* DATA SECTION:
━━━━
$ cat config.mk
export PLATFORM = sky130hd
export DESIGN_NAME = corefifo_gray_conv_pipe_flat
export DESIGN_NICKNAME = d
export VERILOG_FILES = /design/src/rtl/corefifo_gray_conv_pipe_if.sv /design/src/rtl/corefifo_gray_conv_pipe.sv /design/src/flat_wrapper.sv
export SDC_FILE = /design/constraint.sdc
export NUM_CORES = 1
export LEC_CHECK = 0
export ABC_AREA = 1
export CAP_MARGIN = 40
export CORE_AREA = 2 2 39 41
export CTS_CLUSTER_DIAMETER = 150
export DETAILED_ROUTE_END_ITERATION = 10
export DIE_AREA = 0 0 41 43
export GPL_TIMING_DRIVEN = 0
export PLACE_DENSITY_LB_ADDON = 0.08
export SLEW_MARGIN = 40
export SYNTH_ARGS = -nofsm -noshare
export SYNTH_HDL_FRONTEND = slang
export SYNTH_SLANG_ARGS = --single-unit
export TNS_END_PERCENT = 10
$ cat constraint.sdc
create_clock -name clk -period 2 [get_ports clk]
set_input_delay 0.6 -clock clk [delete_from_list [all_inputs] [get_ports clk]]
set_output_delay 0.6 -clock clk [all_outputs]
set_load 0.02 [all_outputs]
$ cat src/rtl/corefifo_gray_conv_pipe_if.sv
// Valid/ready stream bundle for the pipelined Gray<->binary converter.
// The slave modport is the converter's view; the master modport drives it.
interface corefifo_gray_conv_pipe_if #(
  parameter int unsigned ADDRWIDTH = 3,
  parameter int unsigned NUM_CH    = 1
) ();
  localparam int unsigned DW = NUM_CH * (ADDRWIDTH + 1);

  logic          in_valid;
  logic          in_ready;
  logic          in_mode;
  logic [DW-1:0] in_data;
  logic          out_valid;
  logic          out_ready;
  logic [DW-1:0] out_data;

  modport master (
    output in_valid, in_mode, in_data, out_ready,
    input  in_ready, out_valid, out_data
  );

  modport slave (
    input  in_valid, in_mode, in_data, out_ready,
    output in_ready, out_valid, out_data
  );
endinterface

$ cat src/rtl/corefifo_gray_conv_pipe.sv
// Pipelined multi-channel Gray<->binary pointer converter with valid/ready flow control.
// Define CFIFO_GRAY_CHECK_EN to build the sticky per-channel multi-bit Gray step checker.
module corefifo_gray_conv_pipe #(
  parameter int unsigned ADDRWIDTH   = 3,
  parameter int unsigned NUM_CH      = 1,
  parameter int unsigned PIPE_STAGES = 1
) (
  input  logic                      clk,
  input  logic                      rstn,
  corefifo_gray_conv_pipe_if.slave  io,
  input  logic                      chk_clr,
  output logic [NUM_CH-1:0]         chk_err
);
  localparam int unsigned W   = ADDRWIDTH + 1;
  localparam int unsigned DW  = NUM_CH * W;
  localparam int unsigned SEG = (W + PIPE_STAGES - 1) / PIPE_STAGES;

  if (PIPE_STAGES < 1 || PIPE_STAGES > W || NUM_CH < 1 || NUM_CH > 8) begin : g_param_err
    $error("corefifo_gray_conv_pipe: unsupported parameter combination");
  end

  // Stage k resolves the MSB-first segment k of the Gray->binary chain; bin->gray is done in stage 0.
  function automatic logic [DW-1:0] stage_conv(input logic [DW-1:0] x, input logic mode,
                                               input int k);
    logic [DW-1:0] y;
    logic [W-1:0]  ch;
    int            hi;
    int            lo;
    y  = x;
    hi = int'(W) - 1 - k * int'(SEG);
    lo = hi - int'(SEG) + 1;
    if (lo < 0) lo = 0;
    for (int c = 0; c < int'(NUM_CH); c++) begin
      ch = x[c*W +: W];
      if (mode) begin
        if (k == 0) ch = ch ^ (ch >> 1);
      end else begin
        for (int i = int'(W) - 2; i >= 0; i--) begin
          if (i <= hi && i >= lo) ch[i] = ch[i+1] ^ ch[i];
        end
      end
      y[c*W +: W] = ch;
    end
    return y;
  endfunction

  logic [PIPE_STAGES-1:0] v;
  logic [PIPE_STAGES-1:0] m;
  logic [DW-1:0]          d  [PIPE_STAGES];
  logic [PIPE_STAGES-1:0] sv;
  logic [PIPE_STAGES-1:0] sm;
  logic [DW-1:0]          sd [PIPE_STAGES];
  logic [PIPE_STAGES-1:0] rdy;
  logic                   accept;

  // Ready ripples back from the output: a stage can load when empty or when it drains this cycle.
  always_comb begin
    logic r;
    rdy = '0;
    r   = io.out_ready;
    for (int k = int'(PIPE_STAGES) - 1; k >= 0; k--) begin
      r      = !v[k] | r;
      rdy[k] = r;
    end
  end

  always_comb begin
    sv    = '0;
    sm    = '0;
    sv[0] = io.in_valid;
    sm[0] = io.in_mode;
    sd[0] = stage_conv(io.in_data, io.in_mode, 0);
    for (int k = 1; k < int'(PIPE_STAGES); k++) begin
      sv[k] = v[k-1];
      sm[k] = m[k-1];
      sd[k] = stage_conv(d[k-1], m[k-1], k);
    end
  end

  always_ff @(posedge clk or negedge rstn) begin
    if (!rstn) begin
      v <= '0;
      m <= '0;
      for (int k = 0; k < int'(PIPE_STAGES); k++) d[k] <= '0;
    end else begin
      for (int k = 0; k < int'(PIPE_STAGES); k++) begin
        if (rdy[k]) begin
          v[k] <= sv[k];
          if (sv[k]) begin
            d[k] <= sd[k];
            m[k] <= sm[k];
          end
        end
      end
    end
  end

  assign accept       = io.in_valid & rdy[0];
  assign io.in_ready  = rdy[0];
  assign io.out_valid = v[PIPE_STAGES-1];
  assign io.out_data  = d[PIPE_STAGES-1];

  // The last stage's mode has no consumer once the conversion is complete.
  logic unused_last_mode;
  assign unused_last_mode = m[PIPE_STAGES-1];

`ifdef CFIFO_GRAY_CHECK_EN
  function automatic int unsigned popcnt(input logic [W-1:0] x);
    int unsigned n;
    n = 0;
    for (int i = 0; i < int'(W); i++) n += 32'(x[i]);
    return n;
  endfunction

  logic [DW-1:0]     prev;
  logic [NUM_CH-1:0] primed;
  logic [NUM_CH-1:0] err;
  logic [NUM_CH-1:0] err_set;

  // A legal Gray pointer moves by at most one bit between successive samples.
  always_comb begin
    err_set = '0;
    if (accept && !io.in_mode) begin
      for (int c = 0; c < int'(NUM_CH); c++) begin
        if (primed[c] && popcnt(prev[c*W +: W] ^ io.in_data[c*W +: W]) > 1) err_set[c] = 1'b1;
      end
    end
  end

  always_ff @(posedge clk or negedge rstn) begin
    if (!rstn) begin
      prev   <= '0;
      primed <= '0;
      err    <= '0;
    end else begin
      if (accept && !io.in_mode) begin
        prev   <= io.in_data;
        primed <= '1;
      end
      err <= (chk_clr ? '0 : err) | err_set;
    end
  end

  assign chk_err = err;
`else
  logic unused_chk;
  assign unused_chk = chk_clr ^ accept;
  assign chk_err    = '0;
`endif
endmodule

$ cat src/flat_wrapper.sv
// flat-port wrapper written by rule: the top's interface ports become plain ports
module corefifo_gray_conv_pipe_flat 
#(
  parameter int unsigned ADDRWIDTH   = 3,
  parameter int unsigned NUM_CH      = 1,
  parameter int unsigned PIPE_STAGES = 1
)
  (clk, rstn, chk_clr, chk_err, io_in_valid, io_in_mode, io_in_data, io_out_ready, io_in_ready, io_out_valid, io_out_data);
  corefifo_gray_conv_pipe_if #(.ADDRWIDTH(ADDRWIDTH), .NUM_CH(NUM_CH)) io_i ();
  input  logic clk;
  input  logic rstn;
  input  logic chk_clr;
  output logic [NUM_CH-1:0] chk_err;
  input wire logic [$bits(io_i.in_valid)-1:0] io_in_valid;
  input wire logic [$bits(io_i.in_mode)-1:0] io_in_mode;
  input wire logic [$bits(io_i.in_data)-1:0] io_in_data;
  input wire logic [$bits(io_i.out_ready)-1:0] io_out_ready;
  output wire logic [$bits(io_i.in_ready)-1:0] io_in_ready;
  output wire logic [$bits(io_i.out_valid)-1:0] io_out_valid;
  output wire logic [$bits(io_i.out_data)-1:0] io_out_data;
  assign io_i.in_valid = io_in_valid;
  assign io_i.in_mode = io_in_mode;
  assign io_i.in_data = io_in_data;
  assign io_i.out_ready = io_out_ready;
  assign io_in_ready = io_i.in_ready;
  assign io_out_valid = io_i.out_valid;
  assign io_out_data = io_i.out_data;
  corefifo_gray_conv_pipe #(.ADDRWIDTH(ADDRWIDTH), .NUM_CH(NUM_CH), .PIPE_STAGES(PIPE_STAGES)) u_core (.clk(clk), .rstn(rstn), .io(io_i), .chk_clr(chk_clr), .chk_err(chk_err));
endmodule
━━━━
* ASSIGNMENT: Copy out each line in the listing that has the word "automatic".

* EXPECTED OUTPUT:
  function automatic logic [DW-1:0] stage_conv(input logic [DW-1:0] x, input logic mode,
  function automatic int unsigned popcnt(input logic [W-1:0] x);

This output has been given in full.